*** SOURCE DATA ***

**config.mk**
```make
export PLATFORM = sky130hd
export DESIGN_NAME = alarm_set_ctrl
export DESIGN_NICKNAME = d
export VERILOG_FILES = /design/src/rtl/alarm_pkg.sv /design/src/rtl/wrap_counter.sv /design/src/rtl/alarm_set_ctrl.sv
export SDC_FILE = /design/constraint.sdc
export NUM_CORES = 1
export LEC_CHECK = 0
export ABC_AREA = 1
export CELL_PAD_IN_SITES_DETAIL_PLACEMENT = 0
export CELL_PAD_IN_SITES_GLOBAL_PLACEMENT = 1
export CORE_ASPECT_RATIO = 0.8
export CORE_MARGIN = 8
export CORE_UTILIZATION = 44
export CTS_CLUSTER_SIZE = 28
export DETAILED_ROUTE_END_ITERATION = 12
export HOLD_SLACK_MARGIN = 0.06
export PLACE_DENSITY_LB_ADDON = 0.08
export RECOVER_POWER = 25
export SLEW_MARGIN = 20
export SYNTH_ARGS = -nofsm -noshare
export SYNTH_HDL_FRONTEND = slang
export SYNTH_HIERARCHICAL = 1
export SYNTH_SLANG_ARGS = --single-unit
```
**constraint.sdc**
```tcl
create_clock -name clk -period 5.6 [get_ports clk]
set_input_delay 1.12 -clock clk [delete_from_list [all_inputs] [get_ports clk]]
set_output_delay 1.12 -clock clk [all_outputs]
set_load 0.03 [all_outputs]
```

*** End of SOURCE DATA ***

## ACTIVITY
Each line above must be output exactly as it stands.

## OUTPUT FOR THIS TASK
**config.mk**
```make
export PLATFORM = sky130hd
export DESIGN_NAME = alarm_set_ctrl
export DESIGN_NICKNAME = d
export VERILOG_FILES = /design/src/rtl/alarm_pkg.sv /design/src/rtl/wrap_counter.sv /design/src/rtl/alarm_set_ctrl.sv
export SDC_FILE = /design/constraint.sdc
export NUM_CORES = 1
export LEC_CHECK = 0
export ABC_AREA = 1
export CELL_PAD_IN_SITES_DETAIL_PLACEMENT = 0
export CELL_PAD_IN_SITES_GLOBAL_PLACEMENT = 1
export CORE_ASPECT_RATIO = 0.8
export CORE_MARGIN = 8
export CORE_UTILIZATION = 44
export CTS_CLUSTER_SIZE = 28
export DETAILED_ROUTE_END_ITERATION = 12
export HOLD_SLACK_MARGIN = 0.06
export PLACE_DENSITY_LB_ADDON = 0.08
export RECOVER_POWER = 25
export SLEW_MARGIN = 20
export SYNTH_ARGS = -nofsm -noshare
export SYNTH_HDL_FRONTEND = slang
export SYNTH_HIERARCHICAL = 1
export SYNTH_SLANG_ARGS = --single-unit
```
**constraint.sdc**
```tcl
create_clock -name clk -period 5.6 [get_ports clk]
set_input_delay 1.12 -clock clk [delete_from_list [all_inputs] [get_ports clk]]
set_output_delay 1.12 -clock clk [all_outputs]
set_load 0.03 [all_outputs]
```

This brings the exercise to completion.